◆ **Task details**:
Among the entries below, one stretch runs from the line that contains "hold / removal: 3" through the line that contains "setup / recovery: 13". Repeat that stretch exactly, ends included, and only that.
─── Records supplied
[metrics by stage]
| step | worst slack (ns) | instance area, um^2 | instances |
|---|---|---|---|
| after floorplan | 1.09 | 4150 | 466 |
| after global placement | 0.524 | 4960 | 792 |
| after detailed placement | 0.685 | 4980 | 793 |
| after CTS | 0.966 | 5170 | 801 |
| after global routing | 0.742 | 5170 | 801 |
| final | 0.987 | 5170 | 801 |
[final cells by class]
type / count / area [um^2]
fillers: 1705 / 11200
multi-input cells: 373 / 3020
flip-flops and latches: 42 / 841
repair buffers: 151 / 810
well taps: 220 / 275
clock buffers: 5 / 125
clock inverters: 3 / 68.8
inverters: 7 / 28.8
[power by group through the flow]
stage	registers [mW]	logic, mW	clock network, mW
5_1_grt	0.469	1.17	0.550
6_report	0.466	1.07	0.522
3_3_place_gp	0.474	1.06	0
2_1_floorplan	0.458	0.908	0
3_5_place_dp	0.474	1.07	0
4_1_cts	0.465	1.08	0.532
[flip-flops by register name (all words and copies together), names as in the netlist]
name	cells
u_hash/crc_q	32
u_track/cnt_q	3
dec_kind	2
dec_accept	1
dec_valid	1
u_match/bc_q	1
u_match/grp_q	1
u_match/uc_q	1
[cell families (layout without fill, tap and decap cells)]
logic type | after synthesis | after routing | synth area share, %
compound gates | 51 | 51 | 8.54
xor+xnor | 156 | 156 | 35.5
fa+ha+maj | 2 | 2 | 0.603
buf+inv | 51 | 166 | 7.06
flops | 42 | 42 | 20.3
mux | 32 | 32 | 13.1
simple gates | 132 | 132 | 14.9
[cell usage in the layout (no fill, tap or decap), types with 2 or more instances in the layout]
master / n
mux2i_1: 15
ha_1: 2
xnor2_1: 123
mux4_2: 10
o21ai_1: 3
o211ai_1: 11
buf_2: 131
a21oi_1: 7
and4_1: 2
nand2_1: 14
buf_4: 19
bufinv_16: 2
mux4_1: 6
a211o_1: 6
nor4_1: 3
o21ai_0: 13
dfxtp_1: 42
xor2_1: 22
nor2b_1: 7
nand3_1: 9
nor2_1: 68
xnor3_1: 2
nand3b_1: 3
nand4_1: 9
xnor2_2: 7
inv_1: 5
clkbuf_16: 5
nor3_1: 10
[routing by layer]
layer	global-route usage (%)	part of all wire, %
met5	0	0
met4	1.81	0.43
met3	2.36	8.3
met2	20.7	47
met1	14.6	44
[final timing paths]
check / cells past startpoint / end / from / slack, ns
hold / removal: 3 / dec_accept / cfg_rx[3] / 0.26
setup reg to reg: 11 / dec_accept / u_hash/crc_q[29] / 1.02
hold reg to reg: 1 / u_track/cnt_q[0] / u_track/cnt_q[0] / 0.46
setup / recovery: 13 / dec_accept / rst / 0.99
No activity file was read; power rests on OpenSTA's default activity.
===== config.mk =====
export PLATFORM = sky130hd
export DESIGN_NAME = pgm_wbuf
export DESIGN_NICKNAME = d
export VERILOG_FILES = /design/src/rtl/pgm_wbuf.sv
export SDC_FILE = /design/constraint.sdc
export NUM_CORES = 1
export LEC_CHECK = 0
export CORE_ASPECT_RATIO = 0.9
export CORE_MARGIN = 1.5
export CORE_UTILIZATION = 40
export CTS_BUF_LIST = sky130_fd_sc_hd__clkbuf_8
export CTS_CLUSTER_SIZE = 28
export DETAILED_ROUTE_END_ITERATION = 10
export PLACE_DENSITY = 0.81
export SYNTH_ARGS = -nofsm -noshare
export SYNTH_HDL_FRONTEND = slang
export SYNTH_SLANG_ARGS = --single-unit

===== constraint.sdc =====
create_clock -name clk -period 2 [get_ports clk]
set_input_delay 0.4 -clock clk [delete_from_list [all_inputs] [get_ports clk]]
set_output_delay 0.4 -clock clk [all_outputs]
set_load 0.01 [all_outputs]

===== src/rtl/pgm_wbuf.sv =====
module pgm_wbuf #(
  parameter int WORD_W = 256,
  parameter int BEAT_W = 32
) (
  input  logic                          clk,
  input  logic                          rst_n,
  input  logic                          prog_en,
  input  logic                          wr_valid,
  input  logic [$clog2(WORD_W/BEAT_W)-1:0] wr_idx,
  input  logic [BEAT_W/8-1:0]           wr_be,
  input  logic [BEAT_W-1:0]             wr_data,
  input  logic                          force_req,
  output logic                          force_pend,
  output logic                          q_valid,
  input  logic                          q_ready,
  output logic [WORD_W-1:0]             q_data,
  output logic                          buf_empty,
  output logic                          buf_full
);
  localparam int BEATS = WORD_W / BEAT_W;
  localparam int LANES = BEAT_W / 8;
  localparam int BYTES = WORD_W / 8;
  localparam int IDX_W = $clog2(BEATS);

  logic [WORD_W-1:0] word_q;
  logic [BYTES-1:0]  mask_q;
  logic              vld_q;
  logic              frc_q;

  wire empty = ~|mask_q;
  wire full  = &mask_q;
  wire done  = vld_q & q_ready;
  wire drop  = ~prog_en & ~vld_q;
  wire issue = prog_en & ~vld_q & (full | (frc_q & ~empty));
  wire take  = prog_en & wr_valid & ~vld_q & ~issue;

  always_ff @(posedge clk) begin
    if (!rst_n) begin
      word_q <= '1;
      mask_q <= '0;
      vld_q  <= 1'b0;
      frc_q  <= 1'b0;
    end else begin
      if (done || drop) begin
        word_q <= '1;
        mask_q <= '0;
      end else if (issue) begin
        mask_q <= '1;
      end else if (take) begin
        for (int i = 0; i < BEATS; i++) begin
          for (int b = 0; b < LANES; b++) begin
            if (wr_idx == IDX_W'(i) && wr_be[b]) begin
              word_q[i*BEAT_W + b*8 +: 8] <= wr_data[b*8 +: 8];
              mask_q[i*LANES + b]         <= 1'b1;
            end
          end
        end
      end

      if (done)
        vld_q <= 1'b0;
      else if (issue)
        vld_q <= 1'b1;

      if (done || drop)
        frc_q <= 1'b0;
      else if (frc_q && empty && !vld_q)
        frc_q <= 1'b0;
      else if (force_req)
        frc_q <= 1'b1;
    end
  end

  assign q_data     = word_q;
  assign q_valid    = vld_q;
  assign force_pend = frc_q;
  assign buf_empty  = empty;
  assign buf_full   = full;
endmodule


==> impl_metrics.env <==
export IMPL_diodes=0
export IMPL_cp_required_ps=2370
export IMPL_vias=9381
export IMPL_grt_overflow_total=0
export IMPL_hpwl_um=24600
export IMPL_combPwrFrac_pct=7.7
export IMPL_wl_per_cell_um=18.7
export IMPL_synthDistinctLibCells=30
export IMPL_startpoint="mask_q[11]"
export IMPL_fmax_mhz=416
export IMPL_wirelength_um=34800
export IMPL_synth_seq_area_share_pct=52.0
export IMPL_nets=1516
export IMPL_cts_root_buf="clkbuf_8"
export IMPL_gr_usage_all_layers_pct=23.9
export IMPL_clk_pin_slew_worst_paths_ps=60
export IMPL_switchingPower_uw=2810
export IMPL_clockBufferDepth=3
export IMPL_syn_avg_cell_area_um2=10.6
export IMPL_antenna_found_initial=0
export IMPL_critical_path_endpoint_type="register"
export IMPL_postSynthCellCount=1050
export IMPL_intPower_uw=9310
export IMPL_coreArea_um2=27200
export IMPL_p_per_area_nw_per_um2=716
export IMPL_worstMarginPinSlew_ps=807
export IMPL_grt_max_degree=36
export IMPL_setup_viol_count_final=291
export IMPL_gp_congestion=0.862
export IMPL_sw_frac_of_total_pct=23.2
export IMPL_slew_violations=0
export IMPL_final_area_um2=16900
export IMPL_p_seq_share_pct=48.1
export IMPL_wl_met1_um=14200
export IMPL_critPathCapture="q_data[252]"
export IMPL_synth_nets=1095
export IMPL_rsz0062_at_grt="true"
export IMPL_worst_r2r_cell_count=10
export IMPL_yosysWarnings=0
export IMPL_clk_latency_ps=550
export IMPL_wl_met3_um=2820
export IMPL_die_h_um=162
export IMPL_worstSetupPathType="register to register"
export IMPL_first_global_vias=9853
export IMPL_r2r_end="q_data[252]"
export IMPL_dr_wl_met2_um=16500
export IMPL_viasPerCell=5.04
export IMPL_timing_rr_start="mask_q[11]"
export IMPL_drive_above_1_share_pct=19.5
export IMPL_skew_ps=17.2
export IMPL_route_detailed_drc=0
export IMPL_regToRegSetupSlack_ps=-400
export IMPL_num_io_pins=305
export IMPL_ctsHoldBuffers=0
export IMPL_worstSetupStartpointType="register"
export IMPL_numCtsBuffers=47
export IMPL_clkPwrFrac_pct=44.2
export IMPL_irDropWorstVdd_mv=0.641
export IMPL_fin_ws_ps=-404
export IMPL_crit_arrival_ps=2780
export IMPL_grt_pass1_wl_um=53800
export IMPL_dr_pass1_iters=5
export IMPL_htreeDepth=2
export IMPL_synthFlopType="dfxtp_1"
export IMPL_max_slew_margin_rel_pct=46.0
export IMPL_placement_io_buffers=304
export IMPL_outcome="complete, but fails checks"
export IMPL_cap_violations=0
export IMPL_synth_seq_cells=290
export IMPL_period_minus_slack_ps=2400
export IMPL_cts_tree="yes"
export IMPL_hp_class="input port to register"
export IMPL_synth_edf_count=0
export IMPL_fin_util_pct=62.1
export IMPL_rows=57
export IMPL_dpl_cell_area_um2=15600
export IMPL_synthArstFlopShare_pct=0
export IMPL_clock_sinks=290
export IMPL_die_x_um=179
export IMPL_hold_viol=0
export IMPL_start_util_pct=41.0
export IMPL_area_growth_pct=51.4
export IMPL_drtAntennaViolNets=0
export IMPL_top_layer="met4"
export IMPL_critical_path_peak_fanout=8
export IMPL_synthesis_area_um2=11200
export IMPL_dieArea_um2=28900
export IMPL_drt_iter0_drc=370
export IMPL_leakagePower_uw=0.00778
export IMPL_violations="setup timing"
export IMPL_timing_final_crit_share_pct=120
## synthesized netlist by cell type, types with 8 or more instances
cell type | count | area, um2
nand4_4 | 20 | 425
a21oi_2 | 30 | 263
dfxtp_1 | 290 | 5810
nand3_4 | 9 | 158
clkbuf_1 | 39 | 146
mux2i_1 | 256 | 2560
a21oi_1 | 22 | 110
nand4_1 | 10 | 62.6
and3_1 | 8 | 50.1
nor2_1 | 313 | 1170
nor4_1 | 8 | 50.1
buf_6 | 13 | 146
## layout make-up
type,instances,area (um2)
fillers,2125,10300
flip-flops and latches,290,5830
multi-input cells,700,5160
repair buffers,430,4470
clock buffers,60,826
well taps,354,443
clock inverters,24,178
inverters,2,10.0
## flip-flops by register name (all words and copies together), names as in the netlist
name / flops
mask_q: 32
q_data: 256
q_valid: 1
force_pend: 1
## stage by stage
step | hold WS, ps | setup slack (ps) | setup TNS (ps) | total power (uW) | cells
finish | 449 | -404 | -89630 | 12100 | 1860
CTS | 446 | -382 | -73460 | 12200 | 1857
detailed placement | 502 | -364 | -71720 | 6800 | 1767
global placement | 492 | -357 | -70450 | 6790 | 1767
global route | 460 | -427 | -101930 | 12600 | 1860
floorplan | 498 | 66.0 | 0 | 6350 | 1050
## cells in the final DEF, fill, tap and decap left out, types with 2 or more instances in the layout
master and instances:
a21oi_1 22, a21oi_2 29, and3_1 5, and3_4 3
and3b_1 2, buf_12 29, buf_4 82, buf_6 10
buf_8 4, bufinv_16 3, clkbuf_16 2, clkbuf_8 60
clkdlybuf4s50_1 302, clkinv_2 4, dfxtp_1 272, dfxtp_2 17
inv_1 17, mux2i_1 254, mux2i_2 2, nand3_1 5
nand3_4 9, nand4_1 10, nand4_4 20, nor2_1 312
nor2b_1 2, nor3b_2 3, nor4_1 2, nor4_2 3
nor4_4 3, o21ai_4 2, or4_1 2
## power by group through the flow
stage                     logic (uW)  clock network (uW)  registers [uW]
after floorplan                  395                   0            5950
after global placement           836                   0            5950
after CTS                        900                5490            5830
after detailed placement         845                   0            5950
after global routing             986                5750            5830
final                            932                5360            5830
## what timing repair did
item / 4_1_cts / 5_1_grt
setup endpoints to repair: 291 / 292
pin swaps: 10 / 2
setup buffers: 5 / 1
endpoints found under the hold margin: 0 / 0
cloned: 1 / 2
resized for setup: 55 / 10
## cell families (layout without fill, tap and decap cells)
group / after synthesis / in the layout / share of synthesized area [%]
and+or+nand+nor: 387 / 387 / 18.4
DFF: 290 / 290 / 52.0
muxes: 256 / 256 / 22.9
buffers and inverters: 60 / 516 / 2.94
AOI/OAI and AO/OA: 57 / 57 / 3.74
## worst min-delay path by stage
stage                      from          end  slack [ps]  cells after the start
floorplan             mask_q[0]    mask_q[0]         500                      2
global placement    q_data[199]  q_data[199]         490                      2
detailed placement  q_data[193]  q_data[193]         500                      2
CTS                   force_req   force_pend         450                      3
global route          force_req   force_pend         460                      3
finish                force_req   force_pend         450                      3
## critical path, cell delays in order, from the launching register on
cell and delay (ps):
dfxtp_2 320, buf_6 120, nor4_4 280, nand4_1 210, buf_4 210, buf_6 120, o21ai_4 180, buf_12 200
buf_8 120, nand4_4 220, mux2i_2 250
## layer usage
| metal | vias up | GRT usage, % |
|---|---|---|
| met3 | 89 | 6.97 |
| met4 | 0 | 9.65 |
| met5 | - | 0 |
| met2 | 359 | 40.3 |
| met1 | 4492 | 28.4 |
| li1 | 4441 | - |
(Power assumes the default switching activity.)
--- config.mk ---
export PLATFORM = sky130hd
export DESIGN_NAME = raster_tmg
export DESIGN_NICKNAME = d
export VERILOG_FILES = /design/src/rtl/raster_tmg_pkg.sv /design/src/rtl/raster_tmg_cnt.sv /design/src/rtl/raster_tmg_regs.sv /design/src/rtl/raster_tmg_dec.sv /design/src/rtl/raster_tmg.sv
export SDC_FILE = /design/constraint.sdc
export NUM_CORES = 2
export LEC_CHECK = 0
export ABC_AREA = 1
export BUFFER_PORTS_ARGS = -buffer_cell sky130_fd_sc_hd__buf_2
export CAP_MARGIN = 30
export CORE_AREA = 2 2 314 316
export CTS_BUF_LIST = sky130_fd_sc_hd__clkbuf_4 sky130_fd_sc_hd__clkbuf_8
export DETAILED_ROUTE_END_ITERATION = 7
export DIE_AREA = 0 0 316 318
export GPL_ROUTABILITY_DRIVEN = 1
export GPL_TIMING_DRIVEN = 0
export PLACE_DENSITY = 0.58
export SETUP_SLACK_MARGIN = 0.2
export SLEW_MARGIN = 15
export SYNTH_ARGS = -nofsm -noshare
export SYNTH_HDL_FRONTEND = slang
export SYNTH_HIERARCHICAL = 1
export SYNTH_SLANG_ARGS = --single-unit
--- constraint.sdc ---
create_clock -name clk_i -period 7.83 [get_ports clk_i]
set_input_delay 2.349 -clock clk_i [delete_from_list [all_inputs] [get_ports clk_i]]
set_output_delay 2.349 -clock clk_i [all_outputs]
set_load 0.005 [all_outputs]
──────
◆ **Output for this exercise**:
hold / removal: 3 / dec_accept / cfg_rx[3] / 0.26
setup reg to reg: 11 / dec_accept / u_hash/crc_q[29] / 1.02
hold reg to reg: 1 / u_track/cnt_q[0] / u_track/cnt_q[0] / 0.46
setup / recovery: 13 / dec_accept / rst / 0.99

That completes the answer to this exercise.